Local therapist being trained to work with children born with microcephaly

The training in session

Physiotherapists, rehabilitation staff and occupational therapists are currently engaged in a training exercise focused on babies with delayed developments, specifically those with microcephaly.

The training in session

The three-day training exercise which began on Monday is being undertaken by USAID’s maternal and child survival programme and is being facilitated at the Grand Coastal Inn.

Director of Disability and Rehabilitation Services, Dr Arianne Mangar explained to the Department of Public Information (DPI) that the much-needed training was as a result of a number of babies born in Guyana with Microcephaly.

Microcephaly is a condition where the head (circumference) of a baby is smaller than normal. The cases in Guyana are as a result of the mother of the baby contracting the Zika virus.

The Aedes aegypti mosquito, which transmits the Zika virus

To date, there are 16 children living with microcephaly and health care providers have noticed that there are delays in their development when compared to the growth and development of a healthy baby.

Therapists engaged in training come from Regions Two, Three, Four, Six, Seven and Ten.
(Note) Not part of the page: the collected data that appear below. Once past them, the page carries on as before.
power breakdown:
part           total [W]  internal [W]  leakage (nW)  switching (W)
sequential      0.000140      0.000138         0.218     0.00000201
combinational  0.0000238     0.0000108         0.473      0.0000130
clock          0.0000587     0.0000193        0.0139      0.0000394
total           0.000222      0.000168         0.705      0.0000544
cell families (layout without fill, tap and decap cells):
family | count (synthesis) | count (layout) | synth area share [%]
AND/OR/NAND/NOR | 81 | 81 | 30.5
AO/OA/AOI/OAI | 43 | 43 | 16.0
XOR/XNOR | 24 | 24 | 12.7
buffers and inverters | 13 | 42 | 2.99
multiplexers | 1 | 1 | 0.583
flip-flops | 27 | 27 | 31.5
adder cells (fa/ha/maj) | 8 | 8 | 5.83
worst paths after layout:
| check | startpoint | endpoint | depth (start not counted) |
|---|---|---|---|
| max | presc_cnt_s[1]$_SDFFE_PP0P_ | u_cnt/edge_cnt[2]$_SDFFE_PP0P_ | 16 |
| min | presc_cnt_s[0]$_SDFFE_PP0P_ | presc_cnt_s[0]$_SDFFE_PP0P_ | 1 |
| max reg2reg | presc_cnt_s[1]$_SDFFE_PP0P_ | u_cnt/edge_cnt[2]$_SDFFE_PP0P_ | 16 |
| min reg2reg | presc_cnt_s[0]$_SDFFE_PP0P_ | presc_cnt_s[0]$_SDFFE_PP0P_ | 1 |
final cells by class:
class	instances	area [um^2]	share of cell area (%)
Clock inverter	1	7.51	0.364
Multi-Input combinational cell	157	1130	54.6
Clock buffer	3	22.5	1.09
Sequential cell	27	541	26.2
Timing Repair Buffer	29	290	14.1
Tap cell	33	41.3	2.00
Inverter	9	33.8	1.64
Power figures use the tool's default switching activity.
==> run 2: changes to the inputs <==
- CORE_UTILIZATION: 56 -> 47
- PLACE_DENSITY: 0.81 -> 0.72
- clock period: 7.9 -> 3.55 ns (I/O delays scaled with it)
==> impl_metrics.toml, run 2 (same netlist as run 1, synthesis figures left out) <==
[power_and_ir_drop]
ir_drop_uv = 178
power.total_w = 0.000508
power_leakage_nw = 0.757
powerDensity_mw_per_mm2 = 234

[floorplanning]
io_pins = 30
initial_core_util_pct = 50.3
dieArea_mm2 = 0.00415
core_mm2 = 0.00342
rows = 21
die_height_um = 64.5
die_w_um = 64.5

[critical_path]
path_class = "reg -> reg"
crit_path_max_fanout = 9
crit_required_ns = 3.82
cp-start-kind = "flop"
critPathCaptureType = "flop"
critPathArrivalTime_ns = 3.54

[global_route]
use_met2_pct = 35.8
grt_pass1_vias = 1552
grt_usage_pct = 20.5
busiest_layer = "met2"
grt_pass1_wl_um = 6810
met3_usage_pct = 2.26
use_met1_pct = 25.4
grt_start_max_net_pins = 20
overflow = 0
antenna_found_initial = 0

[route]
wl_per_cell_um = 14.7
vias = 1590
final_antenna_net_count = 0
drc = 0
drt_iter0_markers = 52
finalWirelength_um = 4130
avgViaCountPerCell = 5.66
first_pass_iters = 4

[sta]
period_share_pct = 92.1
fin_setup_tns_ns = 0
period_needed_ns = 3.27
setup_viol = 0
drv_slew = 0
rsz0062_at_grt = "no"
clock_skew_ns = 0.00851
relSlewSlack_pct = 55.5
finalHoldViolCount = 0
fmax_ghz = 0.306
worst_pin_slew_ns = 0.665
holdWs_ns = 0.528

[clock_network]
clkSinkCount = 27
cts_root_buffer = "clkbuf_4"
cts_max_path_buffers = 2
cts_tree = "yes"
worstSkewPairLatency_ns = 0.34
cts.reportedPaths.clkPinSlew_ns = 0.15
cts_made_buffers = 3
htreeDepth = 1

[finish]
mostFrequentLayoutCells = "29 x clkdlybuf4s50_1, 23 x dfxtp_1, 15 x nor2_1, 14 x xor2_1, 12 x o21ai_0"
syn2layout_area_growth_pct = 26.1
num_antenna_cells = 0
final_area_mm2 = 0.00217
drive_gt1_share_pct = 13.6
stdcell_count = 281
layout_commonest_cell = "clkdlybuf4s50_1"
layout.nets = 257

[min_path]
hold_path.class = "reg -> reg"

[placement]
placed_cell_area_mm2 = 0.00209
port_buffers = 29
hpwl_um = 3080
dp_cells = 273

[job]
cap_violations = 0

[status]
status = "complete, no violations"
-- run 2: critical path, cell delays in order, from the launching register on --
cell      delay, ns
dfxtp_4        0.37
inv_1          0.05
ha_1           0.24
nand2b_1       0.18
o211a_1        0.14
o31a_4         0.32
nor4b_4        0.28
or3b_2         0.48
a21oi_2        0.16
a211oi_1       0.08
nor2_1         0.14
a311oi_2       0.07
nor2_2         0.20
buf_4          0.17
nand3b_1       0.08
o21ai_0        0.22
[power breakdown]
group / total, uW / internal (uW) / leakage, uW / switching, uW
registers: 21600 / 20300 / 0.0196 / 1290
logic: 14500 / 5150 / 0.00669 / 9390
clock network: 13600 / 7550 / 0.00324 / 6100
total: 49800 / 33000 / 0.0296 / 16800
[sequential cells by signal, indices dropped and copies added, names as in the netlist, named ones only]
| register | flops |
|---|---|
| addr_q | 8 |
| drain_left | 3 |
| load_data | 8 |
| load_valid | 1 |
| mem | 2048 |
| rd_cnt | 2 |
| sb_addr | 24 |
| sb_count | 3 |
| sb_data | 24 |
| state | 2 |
--- src/rtl/float_round.sv ---
// Combinational round-to-nearest-even packing of a normalised magnitude
// into an IEEE-754 single-precision word.
module float_round
  import cordic_defs::*;
#(
  parameter int unsigned WIDTH = 32,
  parameter int unsigned FRAC  = WIDTH - 2,
  parameter int unsigned SW    = $clog2(WIDTH)
) (
  input  logic             sign_i,
  input  logic [WIDTH-1:0] mag_i,
  input  logic [SW-1:0]    shift_i,
  output logic [31:0]      float_o
);

  localparam int EBase = int'(WIDTH) - 1 - int'(FRAC) + int'(FLOAT_BIAS);

  logic [MANT_W-1:0] mant;
  logic [MANT_W-1:0] mant_fin;
  logic [MANT_W:0]   mant_rnd;
  logic              guard;
  logic              sticky;
  logic              round_up;
  logic signed [8:0] exp_raw;
  logic signed [8:0] exp_fin;
  logic [1:0]        unused_bits;

  assign mant  = mag_i[WIDTH-2 -: MANT_W];
  assign guard = mag_i[WIDTH-2-MANT_W];

  generate
    if (WIDTH > 25) begin : g_sticky
      assign sticky = |mag_i[WIDTH-26:0];
    end else begin : g_no_sticky
      assign sticky = 1'b0;
    end
  endgenerate

  // mag_i[WIDTH-1] is the implicit leading one; exponent never leaves 1..254.
  assign unused_bits = {exp_fin[8], mag_i[WIDTH-1]};

  always_comb begin
    round_up = guard & (sticky | mant[0]);
    mant_rnd = {1'b0, mant} + {{MANT_W{1'b0}}, round_up};
    exp_raw  = 9'(EBase) - 9'(shift_i);
    exp_fin  = exp_raw + 9'(mant_rnd[MANT_W]);
    mant_fin = mant_rnd[MANT_W] ? '0 : mant_rnd[MANT_W-1:0];
    float_o  = {sign_i, exp_fin[EXP_W-1:0], mant_fin};
  end

endmodule

--- src/rtl/fixed_to_float.sv ---
// Multi-cycle signed fixed-point to IEEE-754 single conversion: absolute value,
// one-bit-per-cycle normalisation, then RNE rounding.
module fixed_to_float
  import cordic_defs::*;
#(
  parameter int unsigned WIDTH = 32,
  parameter int unsigned FRAC  = WIDTH - 2
) (
  input  logic             clk,
  input  logic             rst,
  input  logic             valid_in,
  input  logic [WIDTH-1:0] fixed_in,
  output logic [31:0]      float_out,
  output logic             busy,
  output logic             done
);

  localparam int unsigned     SW   = $clog2(WIDTH);
  localparam logic [SW-1:0]   SMax = SW'(WIDTH - 1);

  conv_state_e      state_q, state_d;
  logic [WIDTH-1:0] fixed_q, fixed_d;
  logic [WIDTH-1:0] mag_q, mag_d;
  logic [SW-1:0]    s_q, s_d;
  logic             sign_q, sign_d;
  logic [31:0]      float_q, float_d;
  logic [WIDTH-1:0] abs_mag;
  logic [31:0]      round_float;

  // Unary minus maps the most-negative input to 2^(WIDTH-1) as unsigned.
  assign abs_mag = fixed_q[WIDTH-1] ? -fixed_q : fixed_q;

  float_round #(
    .WIDTH (WIDTH),
    .FRAC  (FRAC),
    .SW    (SW)
  ) u_round (
    .sign_i  (sign_q),
    .mag_i   (mag_q),
    .shift_i (s_q),
    .float_o (round_float)
  );

  always_comb begin
    state_d = state_q;
    fixed_d = fixed_q;
    mag_d   = mag_q;
    s_d     = s_q;
    sign_d  = sign_q;
    float_d = float_q;
    unique case (state_q)
      StIdle: begin
        if (valid_in) begin
          fixed_d = fixed_in;
          state_d = StAbs;
        end
      end
      StAbs: begin
        sign_d = fixed_q[WIDTH-1];
        mag_d  = abs_mag;
        s_d    = '0;
        if (abs_mag == '0) begin
          float_d = 32'h0000_0000;
          state_d = StDone;
        end else begin
          state_d = StNorm;
        end
      end
      StNorm: begin
        if (mag_q[WIDTH-1] || (s_q == SMax)) begin
          state_d = StRound;
        end else begin
          mag_d = mag_q << 1;
          s_d   = s_q + 1'b1;
        end
      end
      StRound: begin
        float_d = round_float;
        state_d = StDone;
      end
      StDone: begin
        state_d = StIdle;
      end
      default: begin
        state_d = StIdle;
      end
    endcase
  end

  always_ff @(posedge clk or negedge rst) begin
    if (!rst) begin
      state_q <= StIdle;
      fixed_q <= '0;
      mag_q   <= '0;
      s_q     <= '0;
      sign_q  <= 1'b0;
      float_q <= '0;
    end else begin
      state_q <= state_d;
      fixed_q <= fixed_d;
      mag_q   <= mag_d;
      s_q     <= s_d;
      sign_q  <= sign_d;
      float_q <= float_d;
    end
  end

  assign float_out = float_q;
  assign busy      = (state_q != StIdle);
  assign done      = (state_q == StDone);

endmodule

--- config.mk ---
export PLATFORM = sky130hd
export DESIGN_NAME = fixed_to_float
export DESIGN_NICKNAME = d
export VERILOG_FILES = /design/src/rtl/cordic_defs.sv /design/src/rtl/float_round.sv /design/src/rtl/fixed_to_float.sv
export SDC_FILE = /design/constraint.sdc
export NUM_CORES = 1
export LEC_CHECK = 0
export CAP_MARGIN = 15
export CORE_MARGIN = 4
export CORE_UTILIZATION = 50
export CTS_CLUSTER_DIAMETER = 80
export DETAILED_ROUTE_END_ITERATION = 8
export GPL_TIMING_DRIVEN = 1
export PLACE_DENSITY = 0.83
export SLEW_MARGIN = 30
export SYNTH_ARGS = -nofsm -noshare
export SYNTH_HDL_FRONTEND = slang
export SYNTH_SLANG_ARGS = --single-unit
--- constraint.sdc ---
create_clock -name clk -period 9.9 [get_ports clk]
set_clock_uncertainty 0.05 [all_clocks]
set_input_delay 0.99 -clock clk [delete_from_list [all_inputs] [get_ports clk]]
set_output_delay 0.99 -clock clk [all_outputs]
set_load 0.02 [all_outputs]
Others from hinterland health facilities and the Georgetown hospital are also participating.

DPI spoke to some of the participants and highlighted their expectations of such an exercise. Sharmaine De Freitas, Rehabilitation Assistant at the Bartica Regional Hospital said that she deals with a baby born with microcephaly.

“In Bartica, we have a child there with microcephaly and because of the problem the child has you won’t know how much the child is seeing or hearing and the child is just there and you would have to work with so many interventions so that the child can gain some sort of independence,” De Freitas said.

Kenaan Benjamin, Physiotherapist at West Demerara Regional Hospital indicated that this programme will better equip therapist like himself to reach out to the children with these disabilities and help parents to deal with their delayed developments.

Calvin Lawrie, Occupational Therapist, Ptolemy Reid Rehabilitation Centre said, “as an occupational therapist we have to find ways and means to stimulate the child’s development so we use different areas whether it be language or motor (therapy) and we stimulate development and try to get them to their optimum functioning and a child’s function is basically to play.”

Meanwhile, Physiotherapy Superintendent, Linden Hospital Complex, Gloria Garraway, said after benefitting from this training, she is now responsible for ensuring staff in the hospital’s physiotherapy department gain from her increased knowledge.